Problem:
All lines from the one containing "- CTS_CLUSTER_SIZE: unset -> 97" down to the one containing "- power goes up by 34%", both ends included, are to be given again exactly; omit the rest of the listing below.

<<<<

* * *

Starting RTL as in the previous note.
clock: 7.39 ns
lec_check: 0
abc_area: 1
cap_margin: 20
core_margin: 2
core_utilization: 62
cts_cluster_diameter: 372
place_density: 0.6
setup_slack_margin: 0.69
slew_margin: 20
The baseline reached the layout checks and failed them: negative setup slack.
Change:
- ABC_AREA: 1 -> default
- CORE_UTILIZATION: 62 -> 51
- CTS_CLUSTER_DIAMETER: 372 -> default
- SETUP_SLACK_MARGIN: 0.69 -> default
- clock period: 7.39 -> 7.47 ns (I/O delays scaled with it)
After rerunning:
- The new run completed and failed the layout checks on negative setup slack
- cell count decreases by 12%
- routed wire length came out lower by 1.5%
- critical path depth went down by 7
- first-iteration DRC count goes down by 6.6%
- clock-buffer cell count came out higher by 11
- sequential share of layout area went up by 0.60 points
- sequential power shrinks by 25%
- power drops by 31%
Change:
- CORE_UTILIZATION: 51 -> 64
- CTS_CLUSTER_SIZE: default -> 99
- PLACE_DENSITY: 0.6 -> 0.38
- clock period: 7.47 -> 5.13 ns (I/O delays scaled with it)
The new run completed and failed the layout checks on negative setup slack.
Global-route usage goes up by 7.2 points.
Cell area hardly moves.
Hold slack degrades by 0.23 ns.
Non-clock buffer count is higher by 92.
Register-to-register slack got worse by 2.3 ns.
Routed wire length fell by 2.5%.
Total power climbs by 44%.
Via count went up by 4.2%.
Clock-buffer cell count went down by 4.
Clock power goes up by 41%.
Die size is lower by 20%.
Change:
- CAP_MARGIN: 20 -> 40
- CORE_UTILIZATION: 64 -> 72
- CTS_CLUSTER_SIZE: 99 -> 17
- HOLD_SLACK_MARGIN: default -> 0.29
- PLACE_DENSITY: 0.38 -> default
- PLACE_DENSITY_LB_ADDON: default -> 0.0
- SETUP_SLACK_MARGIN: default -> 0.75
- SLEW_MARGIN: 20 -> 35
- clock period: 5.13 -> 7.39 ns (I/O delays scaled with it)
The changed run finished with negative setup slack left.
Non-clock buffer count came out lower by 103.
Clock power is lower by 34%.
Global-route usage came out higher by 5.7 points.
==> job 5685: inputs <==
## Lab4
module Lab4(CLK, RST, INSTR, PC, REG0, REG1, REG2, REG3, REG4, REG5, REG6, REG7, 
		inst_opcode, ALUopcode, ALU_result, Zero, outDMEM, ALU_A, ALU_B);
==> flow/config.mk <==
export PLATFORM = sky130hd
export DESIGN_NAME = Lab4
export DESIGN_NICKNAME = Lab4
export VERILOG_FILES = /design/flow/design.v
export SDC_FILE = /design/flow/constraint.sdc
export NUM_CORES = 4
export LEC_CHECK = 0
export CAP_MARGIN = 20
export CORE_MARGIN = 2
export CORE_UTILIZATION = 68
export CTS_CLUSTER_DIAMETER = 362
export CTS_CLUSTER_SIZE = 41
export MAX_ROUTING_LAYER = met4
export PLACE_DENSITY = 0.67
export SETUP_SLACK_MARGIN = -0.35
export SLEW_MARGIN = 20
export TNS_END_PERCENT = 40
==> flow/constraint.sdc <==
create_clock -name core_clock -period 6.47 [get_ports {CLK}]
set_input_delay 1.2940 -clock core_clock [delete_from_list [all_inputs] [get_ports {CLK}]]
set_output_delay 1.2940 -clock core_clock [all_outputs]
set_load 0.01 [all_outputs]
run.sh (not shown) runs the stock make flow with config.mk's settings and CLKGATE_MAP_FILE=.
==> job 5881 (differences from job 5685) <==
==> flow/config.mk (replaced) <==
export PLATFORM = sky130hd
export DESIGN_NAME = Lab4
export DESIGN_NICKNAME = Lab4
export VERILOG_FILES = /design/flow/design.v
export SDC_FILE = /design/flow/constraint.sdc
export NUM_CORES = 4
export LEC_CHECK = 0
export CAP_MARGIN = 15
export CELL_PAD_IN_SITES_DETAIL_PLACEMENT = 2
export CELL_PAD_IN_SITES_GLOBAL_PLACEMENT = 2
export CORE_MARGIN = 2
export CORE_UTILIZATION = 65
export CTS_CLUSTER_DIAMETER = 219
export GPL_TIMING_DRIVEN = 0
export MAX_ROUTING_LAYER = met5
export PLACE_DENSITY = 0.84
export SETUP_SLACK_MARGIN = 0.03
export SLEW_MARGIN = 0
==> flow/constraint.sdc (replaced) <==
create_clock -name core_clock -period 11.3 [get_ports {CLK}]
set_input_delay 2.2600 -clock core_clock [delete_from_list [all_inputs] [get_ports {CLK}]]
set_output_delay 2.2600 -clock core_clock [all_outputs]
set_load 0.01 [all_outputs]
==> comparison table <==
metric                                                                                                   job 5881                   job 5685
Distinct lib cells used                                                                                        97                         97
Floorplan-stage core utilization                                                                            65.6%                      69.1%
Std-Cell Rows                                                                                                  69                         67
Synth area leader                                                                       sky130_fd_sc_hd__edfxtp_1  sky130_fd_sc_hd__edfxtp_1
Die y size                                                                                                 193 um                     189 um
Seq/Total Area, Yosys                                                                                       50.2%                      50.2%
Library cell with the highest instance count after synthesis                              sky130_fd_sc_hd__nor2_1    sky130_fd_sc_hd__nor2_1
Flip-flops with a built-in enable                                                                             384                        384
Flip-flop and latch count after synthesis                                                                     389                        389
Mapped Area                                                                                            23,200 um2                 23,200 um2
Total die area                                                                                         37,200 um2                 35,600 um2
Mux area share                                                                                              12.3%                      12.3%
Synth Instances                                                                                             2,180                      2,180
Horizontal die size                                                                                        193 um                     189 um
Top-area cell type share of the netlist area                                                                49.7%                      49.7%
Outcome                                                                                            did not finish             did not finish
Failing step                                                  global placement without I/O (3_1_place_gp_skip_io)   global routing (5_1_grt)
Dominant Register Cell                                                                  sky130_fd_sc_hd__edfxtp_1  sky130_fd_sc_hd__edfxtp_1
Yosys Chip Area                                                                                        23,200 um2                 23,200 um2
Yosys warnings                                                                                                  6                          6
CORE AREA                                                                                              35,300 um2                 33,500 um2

>>>>
<<<<

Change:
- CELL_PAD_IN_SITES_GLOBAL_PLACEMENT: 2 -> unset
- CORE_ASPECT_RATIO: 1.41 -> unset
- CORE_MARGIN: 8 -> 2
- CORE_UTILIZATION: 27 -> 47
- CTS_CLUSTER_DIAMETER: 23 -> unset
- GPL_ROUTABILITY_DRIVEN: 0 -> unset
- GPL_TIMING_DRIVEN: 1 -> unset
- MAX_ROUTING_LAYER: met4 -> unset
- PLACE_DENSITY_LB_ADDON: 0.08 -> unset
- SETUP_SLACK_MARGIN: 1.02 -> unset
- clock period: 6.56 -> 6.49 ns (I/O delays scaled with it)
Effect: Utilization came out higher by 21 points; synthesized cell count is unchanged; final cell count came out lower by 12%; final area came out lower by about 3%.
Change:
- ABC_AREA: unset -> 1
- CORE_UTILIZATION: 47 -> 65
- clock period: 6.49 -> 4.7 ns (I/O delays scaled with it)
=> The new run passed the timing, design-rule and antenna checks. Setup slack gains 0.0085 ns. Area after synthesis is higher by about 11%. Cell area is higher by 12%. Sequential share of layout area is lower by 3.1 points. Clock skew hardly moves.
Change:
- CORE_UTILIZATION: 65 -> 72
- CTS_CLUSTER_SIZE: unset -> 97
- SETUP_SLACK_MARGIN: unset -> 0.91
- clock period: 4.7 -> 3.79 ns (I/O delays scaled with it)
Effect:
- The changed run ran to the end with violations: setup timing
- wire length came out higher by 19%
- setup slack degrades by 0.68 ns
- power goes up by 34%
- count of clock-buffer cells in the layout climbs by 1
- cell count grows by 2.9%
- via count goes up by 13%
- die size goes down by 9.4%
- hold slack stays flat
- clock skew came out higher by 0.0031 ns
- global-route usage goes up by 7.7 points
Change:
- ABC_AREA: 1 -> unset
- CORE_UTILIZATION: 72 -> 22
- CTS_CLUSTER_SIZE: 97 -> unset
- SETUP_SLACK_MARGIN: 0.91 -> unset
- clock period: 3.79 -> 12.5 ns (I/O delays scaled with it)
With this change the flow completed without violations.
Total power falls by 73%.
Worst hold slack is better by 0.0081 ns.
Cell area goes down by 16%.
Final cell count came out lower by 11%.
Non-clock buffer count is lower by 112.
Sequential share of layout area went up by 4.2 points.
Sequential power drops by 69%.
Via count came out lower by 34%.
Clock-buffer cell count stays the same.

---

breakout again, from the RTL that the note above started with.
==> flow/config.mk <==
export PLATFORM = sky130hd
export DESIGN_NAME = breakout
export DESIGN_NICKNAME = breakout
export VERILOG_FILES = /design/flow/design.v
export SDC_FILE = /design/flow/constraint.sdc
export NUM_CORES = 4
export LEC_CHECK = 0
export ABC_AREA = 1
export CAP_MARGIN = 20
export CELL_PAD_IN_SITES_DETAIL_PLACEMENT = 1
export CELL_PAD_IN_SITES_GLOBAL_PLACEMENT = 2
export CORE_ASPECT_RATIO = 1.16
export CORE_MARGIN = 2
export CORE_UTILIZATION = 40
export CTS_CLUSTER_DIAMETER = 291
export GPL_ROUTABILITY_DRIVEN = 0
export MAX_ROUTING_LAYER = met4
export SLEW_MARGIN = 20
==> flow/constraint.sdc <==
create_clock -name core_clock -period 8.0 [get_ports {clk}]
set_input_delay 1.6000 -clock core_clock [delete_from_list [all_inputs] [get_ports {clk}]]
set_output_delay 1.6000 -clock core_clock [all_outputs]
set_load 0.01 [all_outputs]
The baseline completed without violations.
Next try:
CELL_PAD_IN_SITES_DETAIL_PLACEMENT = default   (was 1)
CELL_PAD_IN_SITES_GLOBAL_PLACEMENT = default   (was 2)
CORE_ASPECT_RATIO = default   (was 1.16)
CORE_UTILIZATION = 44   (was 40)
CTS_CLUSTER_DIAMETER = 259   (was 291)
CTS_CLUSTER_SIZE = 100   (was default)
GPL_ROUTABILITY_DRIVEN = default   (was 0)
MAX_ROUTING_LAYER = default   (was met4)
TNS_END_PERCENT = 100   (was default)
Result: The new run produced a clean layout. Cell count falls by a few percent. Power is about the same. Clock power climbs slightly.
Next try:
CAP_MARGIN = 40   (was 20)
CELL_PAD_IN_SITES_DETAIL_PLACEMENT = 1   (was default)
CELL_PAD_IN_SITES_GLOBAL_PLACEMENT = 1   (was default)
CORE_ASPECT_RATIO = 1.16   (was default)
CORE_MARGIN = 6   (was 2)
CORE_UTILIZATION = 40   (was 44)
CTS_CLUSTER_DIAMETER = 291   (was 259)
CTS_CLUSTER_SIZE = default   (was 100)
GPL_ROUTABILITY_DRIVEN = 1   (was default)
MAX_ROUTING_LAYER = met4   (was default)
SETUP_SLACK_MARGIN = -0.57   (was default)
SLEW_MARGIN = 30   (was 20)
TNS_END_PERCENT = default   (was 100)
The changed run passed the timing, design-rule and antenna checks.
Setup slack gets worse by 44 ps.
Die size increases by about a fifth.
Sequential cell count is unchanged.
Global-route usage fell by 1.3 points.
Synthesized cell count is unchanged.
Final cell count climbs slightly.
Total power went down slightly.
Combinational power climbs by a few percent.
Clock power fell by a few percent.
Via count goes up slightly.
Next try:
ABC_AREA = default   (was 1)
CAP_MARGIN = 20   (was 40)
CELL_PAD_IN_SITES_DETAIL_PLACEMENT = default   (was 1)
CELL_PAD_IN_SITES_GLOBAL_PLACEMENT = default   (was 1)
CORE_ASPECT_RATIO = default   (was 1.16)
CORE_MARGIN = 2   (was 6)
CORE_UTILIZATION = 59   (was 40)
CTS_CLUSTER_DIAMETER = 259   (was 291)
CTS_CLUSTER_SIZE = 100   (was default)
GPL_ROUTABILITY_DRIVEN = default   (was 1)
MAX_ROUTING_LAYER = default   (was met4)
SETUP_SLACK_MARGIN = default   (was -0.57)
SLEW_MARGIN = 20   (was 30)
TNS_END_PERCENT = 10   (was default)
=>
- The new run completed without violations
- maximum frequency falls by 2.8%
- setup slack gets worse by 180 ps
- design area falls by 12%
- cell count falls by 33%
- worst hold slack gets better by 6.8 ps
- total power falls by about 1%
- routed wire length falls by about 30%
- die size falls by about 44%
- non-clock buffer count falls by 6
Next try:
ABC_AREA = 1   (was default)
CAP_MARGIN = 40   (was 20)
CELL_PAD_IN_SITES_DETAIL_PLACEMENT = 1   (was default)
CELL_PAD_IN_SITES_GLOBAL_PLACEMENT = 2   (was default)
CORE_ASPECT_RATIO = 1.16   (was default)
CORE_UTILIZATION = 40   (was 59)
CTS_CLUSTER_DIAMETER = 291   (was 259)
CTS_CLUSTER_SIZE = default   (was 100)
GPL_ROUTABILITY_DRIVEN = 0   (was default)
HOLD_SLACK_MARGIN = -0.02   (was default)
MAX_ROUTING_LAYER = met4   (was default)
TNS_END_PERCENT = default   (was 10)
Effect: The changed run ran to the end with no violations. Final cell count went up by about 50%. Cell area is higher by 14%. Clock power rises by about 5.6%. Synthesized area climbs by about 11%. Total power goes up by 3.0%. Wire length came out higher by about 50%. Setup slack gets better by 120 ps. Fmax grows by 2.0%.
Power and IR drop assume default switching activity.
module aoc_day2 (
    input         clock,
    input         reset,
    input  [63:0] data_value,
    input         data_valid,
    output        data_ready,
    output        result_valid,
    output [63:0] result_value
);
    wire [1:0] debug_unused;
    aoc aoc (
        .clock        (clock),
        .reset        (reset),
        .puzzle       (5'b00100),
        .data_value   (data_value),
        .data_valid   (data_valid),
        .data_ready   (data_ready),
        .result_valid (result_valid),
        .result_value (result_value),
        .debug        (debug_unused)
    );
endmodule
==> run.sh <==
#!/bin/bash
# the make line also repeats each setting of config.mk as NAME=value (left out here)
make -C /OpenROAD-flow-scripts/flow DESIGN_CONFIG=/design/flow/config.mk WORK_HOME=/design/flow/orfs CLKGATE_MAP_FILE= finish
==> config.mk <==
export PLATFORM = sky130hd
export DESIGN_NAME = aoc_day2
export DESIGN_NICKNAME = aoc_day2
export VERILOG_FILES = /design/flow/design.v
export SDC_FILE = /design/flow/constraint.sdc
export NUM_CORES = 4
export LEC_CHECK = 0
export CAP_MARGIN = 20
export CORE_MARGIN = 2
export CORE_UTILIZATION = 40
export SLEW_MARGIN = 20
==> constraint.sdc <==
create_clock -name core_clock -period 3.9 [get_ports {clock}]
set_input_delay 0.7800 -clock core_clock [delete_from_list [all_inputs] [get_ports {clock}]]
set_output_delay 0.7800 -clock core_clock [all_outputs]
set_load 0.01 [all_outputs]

>>>>

Answer to the exercise:
- CTS_CLUSTER_SIZE: unset -> 97
- SETUP_SLACK_MARGIN: unset -> 0.91
- clock period: 4.7 -> 3.79 ns (I/O delays scaled with it)
Effect:
- The changed run ran to the end with violations: setup timing
- wire length came out higher by 19%
- setup slack degrades by 0.68 ns
- power goes up by 34%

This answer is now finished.